Comet: a small, fragile, irregularly shaped body composed of ices (water and frozen gases) and dust that was not incorporated into a planet when the solar system was formed. Comets have highly elliptical orbits bringing them very close to the Sun and deep into space, often well beyond the Pluto’s orbit. Only visible near the Sun, comets are thought to reside in the Kuiper belt or the Oort cloud. Most of a comet’s ice and gas is dissipated after a few hundred passes near the Sun. The remaining rocky object appears to be so like an asteroid that as many as half of the near-Earth asteroids may be "dead" comets.

Conjunct: said of two planets (or a planet and an angle) that are less than 10° or 12° apart; denotes power or intensity.

Conjunction: the state of being conjunct.

Constellation: any group of stars in a pattern thought to resemble a deity or object after which it was named. The Sun, Moon and planets all appear to move through only 12 constellations (the zodiac) due to their all lying in the ecliptic plane.

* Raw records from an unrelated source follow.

[src/hdl/ca_state_pkg.sv]
/*
 * Channel alignment control and status encodings
 * Controller state values and bit positions of the sticky status vector
 */

package ca_state_pkg;

  // Alignment controller states
  typedef enum logic [1:0] {
    CA_IDLE    = 2'd0,  // FIFOs held in soft reset
    CA_HUNT    = 2'd1,  // Discarding words ahead of the marker
    CA_FILL    = 2'd2,  // Building skew margin
    CA_ALIGNED = 2'd3   // Common pops, aligned output
  } ca_align_state_e;

  ////////////////////////////////////////
  // Sticky status vector
  ////////////////////////////////////////
  localparam int STAT_W             = 3;
  localparam int STAT_OVERFLOW_BIT  = 0;  // Word dropped on a full FIFO
  localparam int STAT_FULL_HIT_BIT  = 1;  // Fill reached full threshold
  localparam int STAT_ALIGN_ERR_BIT = 2;  // Markers disagreed on a common pop

endpackage

[src/hdl/ca_align_status.sv]
/*
 * Channel alignment status
 * Folds per-channel FIFO events and controller marker errors into
 * sticky bits, cleared at the start of each alignment.
 */

module ca_align_status
  (
  input  logic com_clk,
  input  logic rst_n,
  input  logic align_start,
  input  logic wr_overflow_pulse [ca_cfg_pkg::NUM_CHANNELS],
  input  logic fifo_full         [ca_cfg_pkg::NUM_CHANNELS],
  input  logic marker_err,
  output logic stat_overflow,
  output logic stat_full_hit,
  output logic stat_align_err
  );

  logic [ca_state_pkg::STAT_W-1:0] stat_q;    // Sticky bits
  logic [ca_state_pkg::STAT_W-1:0] stat_set;  // Events this cycle

  always_comb
  begin
    stat_set = '0;
    stat_set[ca_state_pkg::STAT_ALIGN_ERR_BIT] = marker_err;
    for (int i = 0; i < ca_cfg_pkg::NUM_CHANNELS; i++)
    begin
      stat_set[ca_state_pkg::STAT_OVERFLOW_BIT] =
        stat_set[ca_state_pkg::STAT_OVERFLOW_BIT] | wr_overflow_pulse[i];
      stat_set[ca_state_pkg::STAT_FULL_HIT_BIT] =
        stat_set[ca_state_pkg::STAT_FULL_HIT_BIT] | fifo_full[i];
    end
  end

  always_ff @(posedge com_clk)
  begin
    if (!rst_n || align_start)
      stat_q <= '0;               // New alignment starts clean
    else
      stat_q <= stat_q | stat_set;
  end

  assign stat_overflow  = stat_q[ca_state_pkg::STAT_OVERFLOW_BIT];
  assign stat_full_hit  = stat_q[ca_state_pkg::STAT_FULL_HIT_BIT];
  assign stat_align_err = stat_q[ca_state_pkg::STAT_ALIGN_ERR_BIT];

endmodule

Contraparallel: the aspect between two planets that are the same angular distance north and south of the celestial equator (the Earth’s equator projected onto the celestial sphere) and on opposite sides of it; orb 1°. Two planets with opposite "declinations" are said to be in contraparallel; see "declination" and "parallel." This aspect is said to act like the conjunction when two planets have the same declination and are on the same side of the celestial equator (in parallel), and like the opposition when two planets have the same declination and are on opposite sides of the celestial equator (in contraparallel).

Cosmic Cross: see "Grand Cross."

Culminate: a celestial object is said to "culminate" when it crosses the local meridian. It is not at the zenith when it culminates unless that part of the ecliptic also happens to be at the zenith.

Cusp: the beginning or clockwise border of a house or sign. The cusp of a house or a sign is thought to be its strongest area.